Te gusta

Las doce

La tradición que no puede faltar al concluir el año es la de las doce uvas. Comerlas con champagne es uno de mis grandes lujos.

Los seres humanos vivimos de rituales. Son esta serie de acciones que se realizan por su valor simbólico. Pueden estar basadas en alguna creencia, ya sea religiosa, política, por tradición, por los recuerdos o la memoria histórica de una comunidad.

En estas fechas, cuando está por concluir un ciclo, realizamos una serie de rituales que tienen por objeto despedirnos del anterior y prepararnos para recibir el nuevo año, de la mejor manera y con la mayor fortuna.

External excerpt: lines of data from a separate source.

### src/rtl/fetch_out_stage.sv
// One-entry valid/ready output register carrying an instruction word and its PC.
module fetch_out_stage
  import cpu_pkg::*;
#(
  parameter int unsigned ADDR_W = 7
) (
  input  logic              clk,
  input  logic              rst_n,
  input  logic              load,
  input  logic              flush,
  input  logic              ready,
  input  logic [INST_W-1:0] load_inst,
  input  logic [ADDR_W-1:0] load_pc,
  output logic              inst_valid,
  output logic [INST_W-1:0] inst,
  output logic [ADDR_W-1:0] inst_pc
);

  logic accept;

  assign accept = inst_valid && ready;

  // Flush beats load; an accept only empties the stage when nothing refills it.
  always_ff @(posedge clk) begin
    if (!rst_n) begin
      inst_valid <= 1'b0;
      inst       <= '0;
      inst_pc    <= '0;
    end else if (flush) begin
      inst_valid <= 1'b0;
    end else if (load) begin
      inst_valid <= 1'b1;
      inst       <= load_inst;
      inst_pc    <= load_pc;
    end else if (accept) begin
      inst_valid <= 1'b0;
    end
  end

endmodule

Los más populares son: usar ropa interior amarilla o roja para atraer el dinero y el amor respectivamente, dar una vuelta a la manzana con una maleta para fomentar los viajes, comer un plato de lentejas para lograr prosperidad y fortuna. Por otra parte, al sonar las doce campanadas se tira un vaso de agua a la calle, para alejar las penas y las lágrimas; también se encienden velas de color azul que traerán paz, amarillas para la abundancia, rojas para la pasión, verdes para la salud, blancas para claridad, y anaranjadas, para la inteligencia.

Mi mejor tradición

Es cierto que muchos de estos rituales son locales y otros más, se han vuelto universales. Pero la tradición que no puede faltar al concluir el año es la de las doce uvas.

Se cree que tiene su origen en España y se realiza desde principios del siglo XX. Surgió como una forma en que los vinicultores de las regiones de Murcia y Alicante podían deshacerse del excedente de uvas que se había dado en el año de 1909.

Sin embargo, otras investigaciones establecen que ya en el s. XIX existía la costumbre entre los burgueses españoles de comer uvas y brindar con champagne para despedir el año.

La creencia establece que las doce uvas representan los 12 meses del año por venir. Éstas se comen a las 12 de la noche con las doce campanadas, una por campanada, y cada una de estas uvas representa los deseos o propósitos que queremos cumplir en el siguiente año, y que también simbolizan un signo de prosperidad para todos los que comparten la mesa y la tradición.

Las doce uvas es una costumbre que se ha extendido a otros países hispanoamericanos como México, Venezuela, Bolivia, Ecuador, Perú, Colombia o Costa Rica, y se celebra también en Hay Flat, en el sur de Australia.

Así que este fin de año, la propuesta es hacer un recuento de todo lo bueno y malo que hemos vivido en 2017 y agradecer por lo recibido, realizar nuestra lista de deseos y propósitos para recibir el siguiente año y a las doce en punto cumplir con la tradición de comernos, con cada campanada, una uva hasta completar doce y bañar nuestros deseos con las burbujas de un exquisito champagne. Definitivamente, este es uno de mis mayores lujos: una copa de delicado champagne, pero sobre todo, vivir esta tradición especial que me divierte y compartirla con las personas que amo.

Mis más cálidos y sinceros deseos a todos mis lectores para que 2018 sea un año pleno de prosperidad, salud y amor, así como el agradecimiento por estar presentes en esta cita que tenemos con cada edición de la revista El Conocedor, desde su inicio: un privilegio maravilloso.

Gracias a todo el equipo de El Conocedor. ¡Feliz y próspero 2018!